BABY Maesie-Claire sits happily with her parents little knowing the drama since her birth just two months ago.
Michaela Cotterill had enjoyed a "perfect" pregnancy until the 34th week when she began suffering from breathing problems and coughing up blood.
Hospital staff began treating her for suspected blood clots.
She believes her daughter knew somethi
ng was wrong and decided to come into the world three weeks prematurely, weighing a healthy 6lb 5oz.
But her 20-year-old mother, who was wired up to monitors throughout her labour, was in no state to celebrate as her breathing difficulties worsened. Doctors told her they suspected she had pneumonia but her condition continued to deteriorate and nearly three weeks after her daughter's birth she was sent for detailed scans.

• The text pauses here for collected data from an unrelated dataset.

## src/rtl/pc_fetch_unit_if.sv

```systemverilog
// Fetch-stage bus bundle: instruction-memory request/response plus the decode handshake.
// The fetch unit drives through the master modport; memory and decode sit on the slave side.
interface pc_fetch_unit_if #(
   parameter int XLEN = 32
);
   logic            imem_req_valid;
   logic            imem_req_ready;
   logic [XLEN-1:0] imem_addr;
   logic            imem_rsp_valid;
   logic [XLEN-1:0] imem_rsp_data;
   logic            if_valid;
   logic            if_ready;
   logic [XLEN-1:0] if_pc;
   logic [XLEN-1:0] if_instr;

   modport master (
      output imem_req_valid, imem_addr, if_valid, if_pc, if_instr,
      input  imem_req_ready, imem_rsp_valid, imem_rsp_data, if_ready
   );

   modport slave (
      input  imem_req_valid, imem_addr, if_valid, if_pc, if_instr,
      output imem_req_ready, imem_rsp_valid, imem_rsp_data, if_ready
   );
endinterface

```

## src/rtl/pc_fetch_unit.sv

```systemverilog
// Program counter and single-outstanding instruction fetch; a taken-branch redirect squashes
// whatever is in flight or held for decode and restarts fetch at the word-aligned target.
module pc_fetch_unit #(
   parameter int              XLEN     = 32,
   parameter logic [XLEN-1:0] RESET_PC = '0
) (
   input  logic            clk,
   input  logic            rst_n,
   input  logic            pc_src,
   input  logic [XLEN-1:0] branch_target,
   pc_fetch_unit_if.master bus
);

   typedef enum logic [1:0] {IDLE, REQ, WAIT, HOLD} state_t;

   state_t          state, state_next;
   logic [XLEN-1:0] pc, pc_next;
   logic [XLEN-1:0] if_pc_q, if_pc_next;
   logic [XLEN-1:0] if_instr_q, if_instr_next;
   logic            drop, drop_next;
   logic [XLEN-1:0] redirect_pc;

   assign redirect_pc        = {branch_target[XLEN-1:2], 2'b00};

   assign bus.imem_req_valid = (state == REQ);
   assign bus.imem_addr      = pc;
   // A redirect kills the held instruction in the same cycle so decode never takes it
   assign bus.if_valid       = (state == HOLD) && !pc_src;
   assign bus.if_pc          = if_pc_q;
   assign bus.if_instr       = if_instr_q;

   always_ff @(posedge clk or negedge rst_n) begin
      if (!rst_n) begin
         state      <= IDLE;
         pc         <= RESET_PC;
         drop       <= 1'b0;
         if_pc_q    <= '0;
         if_instr_q <= '0;
      end else begin
         state      <= state_next;
         pc         <= pc_next;
         drop       <= drop_next;
         if_pc_q    <= if_pc_next;
         if_instr_q <= if_instr_next;
      end
   end

   // drop marks an accepted request whose response belongs to the wrong path
   always_comb begin
      state_next    = state;
      pc_next       = pc;
      drop_next     = drop;
      if_pc_next    = if_pc_q;
      if_instr_next = if_instr_q;
      case (state)
         IDLE: begin
            state_next = REQ;
            if (pc_src) pc_next = redirect_pc;
         end
         REQ: begin
            if (pc_src) pc_next = redirect_pc;
            if (bus.imem_req_ready) begin
               state_next = WAIT;
               if (pc_src) drop_next = 1'b1;
            end
         end
         WAIT: begin
            if (pc_src) begin
               pc_next = redirect_pc;
               if (bus.imem_rsp_valid) begin
                  drop_next  = 1'b0;
                  state_next = REQ;
               end else begin
                  drop_next = 1'b1;
               end
            end else if (bus.imem_rsp_valid) begin
               if (drop) begin
                  drop_next  = 1'b0;
                  state_next = REQ;
               end else begin
                  if_instr_next = bus.imem_rsp_data;
                  if_pc_next    = pc;
                  pc_next       = pc + XLEN'(4);
                  state_next    = HOLD;
               end
            end
         end
         HOLD: begin
            if (pc_src) begin
               pc_next    = redirect_pc;
               state_next = REQ;
            end else if (bus.if_ready) begin
               state_next = REQ;
            end
         end
         default: state_next = IDLE;
      endcase
   end

endmodule
```

## src/flat_wrapper.sv

```systemverilog
// flat-port wrapper written by rule: the top's interface ports become plain ports
module pc_fetch_unit_flat 
#(
   parameter int              XLEN     = 32,
   parameter logic [XLEN-1:0] RESET_PC = '0
)
  (clk, rst_n, pc_src, branch_target, bus_imem_req_valid, bus_imem_addr, bus_if_valid, bus_if_pc, bus_if_instr, bus_imem_req_ready, bus_imem_rsp_valid, bus_imem_rsp_data, bus_if_ready);
  pc_fetch_unit_if #(.XLEN(XLEN)) bus_i ();
  input  logic clk;
  input  logic rst_n;
  input  logic pc_src;
  input  logic [XLEN-1:0] branch_target;
  output wire logic [$bits(bus_i.imem_req_valid)-1:0] bus_imem_req_valid;
  output wire logic [$bits(bus_i.imem_addr)-1:0] bus_imem_addr;
  output wire logic [$bits(bus_i.if_valid)-1:0] bus_if_valid;
  output wire logic [$bits(bus_i.if_pc)-1:0] bus_if_pc;
  output wire logic [$bits(bus_i.if_instr)-1:0] bus_if_instr;
  input wire logic [$bits(bus_i.imem_req_ready)-1:0] bus_imem_req_ready;
  input wire logic [$bits(bus_i.imem_rsp_valid)-1:0] bus_imem_rsp_valid;
  input wire logic [$bits(bus_i.imem_rsp_data)-1:0] bus_imem_rsp_data;
  input wire logic [$bits(bus_i.if_ready)-1:0] bus_if_ready;
  assign bus_imem_req_valid = bus_i.imem_req_valid;
  assign bus_imem_addr = bus_i.imem_addr;
  assign bus_if_valid = bus_i.if_valid;
  assign bus_if_pc = bus_i.if_pc;
  assign bus_if_instr = bus_i.if_instr;
  assign bus_i.imem_req_ready = bus_imem_req_ready;
  assign bus_i.imem_rsp_valid = bus_imem_rsp_valid;
  assign bus_i.imem_rsp_data = bus_imem_rsp_data;
  assign bus_i.if_ready = bus_if_ready;
  pc_fetch_unit #(.XLEN(XLEN), .RESET_PC(RESET_PC)) u_core (.clk(clk), .rst_n(rst_n), .pc_src(pc_src), .branch_target(branch_target), .bus(bus_i));
endmodule
```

"Two hours later they told me I had cancer," she said.
Doctors discovered she had dozens of tumours on her lungs with a cancer which affects just one in 50,000 pregnant women.

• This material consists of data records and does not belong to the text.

<file path="config.mk">
export PLATFORM = sky130hd
export DESIGN_NAME = conv_stream_engine
export DESIGN_NICKNAME = d
export VERILOG_FILES = /design/src/rtl/conv_stream_engine.sv
export SDC_FILE = /design/constraint.sdc
export NUM_CORES = 2
export LEC_CHECK = 0
export CAP_MARGIN = 20
export CORE_MARGIN = 5
export CORE_UTILIZATION = 47
export DETAILED_ROUTE_END_ITERATION = 8
export PLACE_DENSITY = 0.72
export SETUP_SLACK_MARGIN = 0.5
export SYNTH_ARGS = -nofsm -noshare
export SYNTH_HDL_FRONTEND = slang
export SYNTH_SLANG_ARGS = --single-unit
</file>
<file path="constraint.sdc">
create_clock -name clk1 -period 12.2 [get_ports clk1]
set_input_delay 1.83 -clock clk1 [delete_from_list [all_inputs] [get_ports clk1]]
set_output_delay 1.83 -clock clk1 [all_outputs]
set_load 0.005 [all_outputs]
</file>
===== src/rtl/lsu_align.sv =====
// Combinational lane logic: byte mask, split detection, write-data lane
// shifting and read-data extraction with sign/zero extension.
module lsu_align
  import lsu_pkg::*;
(
  input  logic [2:0]  i_funct3,
  input  logic [1:0]  i_offset,
  input  logic [31:0] i_wdata,
  input  logic [63:0] i_rdata64,
  output logic [7:0]  o_mask,
  output logic        o_split,
  output logic [63:0] o_wdataShifted,
  output logic [31:0] o_rdataExt
);

  logic [7:0]  w_sizeMask;
  logic [31:0] w_rdataLow;
  logic        w_signed;

  always_comb begin
    w_sizeMask = 8'h00;
    case (i_funct3[1:0])
      2'b00:   w_sizeMask = 8'h01;
      2'b01:   w_sizeMask = 8'h03;
      2'b10:   w_sizeMask = 8'h0F;
      default: w_sizeMask = 8'h00;
    endcase
  end

  assign o_mask         = w_sizeMask << i_offset;
  assign o_split        = |o_mask[7:4];
  assign o_wdataShifted = {32'b0, i_wdata} << {i_offset, 3'b000};
  assign w_rdataLow     = 32'(i_rdata64 >> {i_offset, 3'b000});
  assign w_signed       = ~i_funct3[2];

  always_comb begin
    o_rdataExt = w_rdataLow;
    case (i_funct3[1:0])
      2'b00:   o_rdataExt = {{24{w_signed & w_rdataLow[7]}}, w_rdataLow[7:0]};
      2'b01:   o_rdataExt = {{16{w_signed & w_rdataLow[15]}}, w_rdataLow[15:0]};
      default: o_rdataExt = w_rdataLow;
    endcase
  end

endmodule
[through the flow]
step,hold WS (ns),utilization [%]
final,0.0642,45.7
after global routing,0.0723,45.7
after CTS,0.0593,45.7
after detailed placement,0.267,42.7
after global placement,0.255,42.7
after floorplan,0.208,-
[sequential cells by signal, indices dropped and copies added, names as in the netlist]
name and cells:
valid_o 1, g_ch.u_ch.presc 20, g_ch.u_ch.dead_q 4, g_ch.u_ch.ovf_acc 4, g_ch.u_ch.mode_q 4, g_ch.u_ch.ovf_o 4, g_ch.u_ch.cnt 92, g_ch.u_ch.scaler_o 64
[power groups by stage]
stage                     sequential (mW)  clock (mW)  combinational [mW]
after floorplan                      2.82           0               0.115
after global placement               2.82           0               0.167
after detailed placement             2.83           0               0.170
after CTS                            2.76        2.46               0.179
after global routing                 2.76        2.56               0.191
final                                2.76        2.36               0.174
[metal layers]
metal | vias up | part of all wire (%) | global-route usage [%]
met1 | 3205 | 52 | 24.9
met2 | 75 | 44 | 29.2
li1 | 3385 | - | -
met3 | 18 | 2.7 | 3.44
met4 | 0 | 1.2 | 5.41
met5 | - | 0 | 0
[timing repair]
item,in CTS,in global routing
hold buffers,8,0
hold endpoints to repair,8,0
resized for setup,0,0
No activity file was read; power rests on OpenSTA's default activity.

By now on oxygen, she was rushed by ambulance from the James Cook Hospital in Middlesbrough to the Weston Park Hospital in Sheffield, which treats cases of the condition in the North of England, Midlands and North Wales.

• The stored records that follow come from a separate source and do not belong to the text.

--- src/rtl/clock_gate_ctrl.sv ---
// clock_gate_ctrl
//   Produces the enable for a downstream latch-based clock-gating cell. The
//   gated domain's clock is stopped after IDLE_CYCLES consecutive idle
//   cycles. It is restarted by a level wake request, and acknowledged
//   WAKE_CYCLES cycles later so the gated clock has time to settle.
//   All outputs are Moore outputs decoded from the state register, so
//   gate_en_out is glitch-free.
//
// Ports
//   clk            free-running clock, rising edge
//   reset_in       synchronous active-high reset
//   activity_in    gated domain busy (ignored while GATED / WAKING)
//   wake_req_in    level wake request, held until wake_ack_out
//   gate_en_out    clock enable to the gate cell (1 = clock running)
//   wake_ack_out   domain clock stable and usable
//   gated_out      status: clock currently gated
//   gate_count_out saturating count of entries into GATED
//
// Build option
//   CLOCK_GATE_CTRL_STATS_EN : when defined, gate_count_out is a live
//   saturating counter. When undefined, no counter exists and the output
//   is tied to zero.
//
// state      | meaning
// -----------+-----------------------------------------------------------
// RUN        | clock running, domain usable, ack high
// IDLE_COUNT | clock running, counting consecutive idle cycles
// GATED      | clock stopped, waiting for a wake request
// WAKING     | clock re-enabled, settling before ack

module clock_gate_ctrl #(
    parameter int IDLE_CYCLES = 16,
    parameter int WAKE_CYCLES = 2,
    parameter int STAT_W      = 16
) (
    input  logic              clk,
    input  logic              reset_in,
    input  logic              activity_in,
    input  logic              wake_req_in,
    output logic              gate_en_out,
    output logic              wake_ack_out,
    output logic              gated_out,
    output logic [STAT_W-1:0] gate_count_out
);

    if (IDLE_CYCLES < 1) begin : g_bad_idle
        $error("clock_gate_ctrl: IDLE_CYCLES must be >= 1");
    end
    if (WAKE_CYCLES < 1) begin : g_bad_wake
        $error("clock_gate_ctrl: WAKE_CYCLES must be >= 1");
    end

    localparam int IDLE_W = $clog2(IDLE_CYCLES + 1);
    localparam int WAKE_W = $clog2(WAKE_CYCLES + 1);
    localparam logic [IDLE_W-1:0] IDLE_LAST = IDLE_W'(IDLE_CYCLES - 1);
    localparam logic [WAKE_W-1:0] WAKE_LAST = WAKE_W'(WAKE_CYCLES - 1);

    typedef enum logic [1:0] {
        RUN        = 2'd0,
        IDLE_COUNT = 2'd1,
        GATED      = 2'd2,
        WAKING     = 2'd3
    } state_t;

    state_t              state_q, state_d;
    logic [IDLE_W-1:0]   idle_cnt_q, idle_cnt_d;
    logic [WAKE_W-1:0]   wake_cnt_q, wake_cnt_d;
    logic                idle;

    // A pending wake request counts as activity, so a request arriving on
    // the final idle count aborts gating instead of racing it.
    assign idle = !activity_in && !wake_req_in;

    always_comb begin
        state_d    = state_q;
        idle_cnt_d = idle_cnt_q;
        wake_cnt_d = wake_cnt_q;
        unique case (state_q)
            RUN: begin
                if (idle) begin
                    state_d    = IDLE_COUNT;
                    idle_cnt_d = '0;
                end
            end
            IDLE_COUNT: begin
                if (!idle) begin
                    state_d    = RUN;
                    idle_cnt_d = '0;
                end else if (idle_cnt_q == IDLE_LAST) begin
                    state_d = GATED;
                end else begin
                    idle_cnt_d = idle_cnt_q + IDLE_W'(1);
                end
            end
            GATED: begin
                if (wake_req_in) begin
                    state_d    = WAKING;
                    wake_cnt_d = '0;
                end
            end
            WAKING: begin
                // Runs to completion even if the request is withdrawn.
                if (wake_cnt_q == WAKE_LAST) begin
                    state_d = RUN;
                end else begin
                    wake_cnt_d = wake_cnt_q + WAKE_W'(1);
                end
            end
            default: state_d = RUN;
        endcase
    end

    always_ff @(posedge clk) begin
        if (reset_in) begin
            state_q    <= RUN;
            idle_cnt_q <= '0;
            wake_cnt_q <= '0;
        end else begin
            state_q    <= state_d;
            idle_cnt_q <= idle_cnt_d;
            wake_cnt_q <= wake_cnt_d;
        end
    end

    assign gate_en_out  = (state_q != GATED);
    assign wake_ack_out = (state_q == RUN);
    assign gated_out    = (state_q == GATED);

`ifdef CLOCK_GATE_CTRL_STATS_EN
    logic [STAT_W-1:0] gate_count_q;
    logic              gate_evt;

    assign gate_evt = (state_q == IDLE_COUNT) && (state_d == GATED);

    always_ff @(posedge clk) begin
        if (reset_in) begin
            gate_count_q <= '0;
        end else if (gate_evt && (gate_count_q != '1)) begin
            gate_count_q <= gate_count_q + STAT_W'(1);
        end
    end

    assign gate_count_out = gate_count_q;
`else
    assign gate_count_out = '0;
`endif

endmodule
===== config.mk =====
export PLATFORM = sky130hd
export DESIGN_NAME = bn_sequencer
export DESIGN_NICKNAME = d
export VERILOG_FILES = /design/src/rtl/bn_pkg.sv /design/src/rtl/batch_normalization.sv /design/src/rtl/bn_sequencer_cfg_regfile.sv /design/src/rtl/bn_sequencer.sv
export SDC_FILE = /design/constraint.sdc
export NUM_CORES = 1
export LEC_CHECK = 0
export BUFFER_PORTS_ARGS = -buffer_cell sky130_fd_sc_hd__buf_2
export CAP_MARGIN = 40
export CELL_PAD_IN_SITES_DETAIL_PLACEMENT = 1
export CELL_PAD_IN_SITES_GLOBAL_PLACEMENT = 1
export CORE_MARGIN = 1.5
export CORE_UTILIZATION = 45
export CTS_CLUSTER_SIZE = 8
export DETAILED_ROUTE_END_ITERATION = 6
export PLACE_DENSITY = 0.83
export SLEW_MARGIN = 10
export SYNTH_ARGS = -nofsm -noshare
export SYNTH_HDL_FRONTEND = slang
export SYNTH_SLANG_ARGS = --single-unit

===== constraint.sdc =====
create_clock -name clk -period 7.2 [get_ports clk]
set_clock_uncertainty 0.2 [all_clocks]
set_input_delay 1.08 -clock clk [delete_from_list [all_inputs] [get_ports clk]]
set_output_delay 1.08 -clock clk [all_outputs]
set_load 0.05 [all_outputs]

===== src/rtl/bn_pkg.sv =====
// Shared types and constants for the batch-normalisation sequencer.
// Factor codes select the scaling of z applied by the datapath.
package bn_pkg;

  typedef enum logic [2:0] {
    ST_IDLE,
    ST_READ,
    ST_CALC,
    ST_WRITE,
    ST_DONE
  } bn_state_e;

  localparam logic [3:0] BN_X1    = 4'b0100;
  localparam logic [3:0] BN_X0_25 = 4'b1000;
  localparam logic [3:0] BN_X4    = 4'b1100;
  localparam logic [3:0] BN_X0_5  = 4'b0001;
  localparam logic [3:0] BN_X2    = 4'b0010;
  localparam logic [3:0] BN_X8    = 4'b0011;

  // Reserved codes are never stored; they are replaced by pass-through.
  function automatic logic bn_code_reserved(input logic [3:0] code);
    return code inside {4'b0111, 4'b1011, 4'b1111, 4'b0000};
  endfunction

  // x8 already uses the full headroom, so it may not be combined with an addend.
  function automatic logic bn_factor_legal(input logic [3:0] code, input int addend);
    return !bn_code_reserved(code) && !((code == BN_X8) && (addend != 0));
  endfunction

endpackage


===== src/rtl/batch_normalization.sv =====
// BN datapath: result = sat(u + scale(z) + addend), with fractional scales
// rounding toward minus infinity. Unknown codes fall back to pass-through.
module batch_normalization
  import bn_pkg::*;
#(
  parameter int WIDTH        = 6,
  parameter int ADDEND_WIDTH = WIDTH - 2
) (
  input  logic signed [WIDTH-1:0]        u,
  input  logic signed [WIDTH-1:0]        z,
  input  logic        [3:0]              factor,
  input  logic signed [ADDEND_WIDTH-1:0] addend,
  output logic signed [WIDTH-1:0]        result
);

  // Wide enough for z*8 plus two more additions without overflow.
  localparam int EW = WIDTH + 5;
  localparam logic signed [EW-1:0] SAT_MAX = EW'((2 ** (WIDTH - 1)) - 1);
  localparam logic signed [EW-1:0] SAT_MIN = EW'(-(2 ** (WIDTH - 1)));

  logic signed [EW-1:0] u_x, z_x, a_x, z_scaled, sum;

  always_comb begin
    u_x = EW'(u);
    z_x = EW'(z);
    a_x = EW'(addend);
    case (factor)
      BN_X0_25: z_scaled = z_x >>> 2;
      BN_X0_5:  z_scaled = z_x >>> 1;
      BN_X2:    z_scaled = z_x <<< 1;
      BN_X4:    z_scaled = z_x <<< 2;
      BN_X8:    z_scaled = z_x <<< 3;
      default:  z_scaled = z_x;
    endcase
    sum = u_x + z_scaled + a_x;
    if (sum > SAT_MAX)      result = SAT_MAX[WIDTH-1:0];
    else if (sum < SAT_MIN) result = SAT_MIN[WIDTH-1:0];
    else                    result = sum[WIDTH-1:0];
  end

endmodule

The cancer, known as postpartum choriocarcinoma, is diagnosed using a simple test on levels of a pregnancy hormone in the blood. Normally this stands at six and most cases of the cancer have a reading in the thousands but Michaela's was off the scale at three million.
Specialists in Sheffield gave her intensive chemotherapy to target secondary tumours on her lungs but remained very concerned about her condition as she lay on the brink of respiratory failure.
She was transferred to the high dependency unit at the Northern General Hospital where her boyfriend Philip Day, 20, waiting anxiously by her bedside, was warned she might not pull through.
The last-ditch treatment worked. Her condition stabilised and she began responding to the cocktail of chemotherapy drugs remarkably quickly.
Just two weeks after those four days as she lay critically ill over the Easter weekend, she was able to return home to Billingham, on Teesside.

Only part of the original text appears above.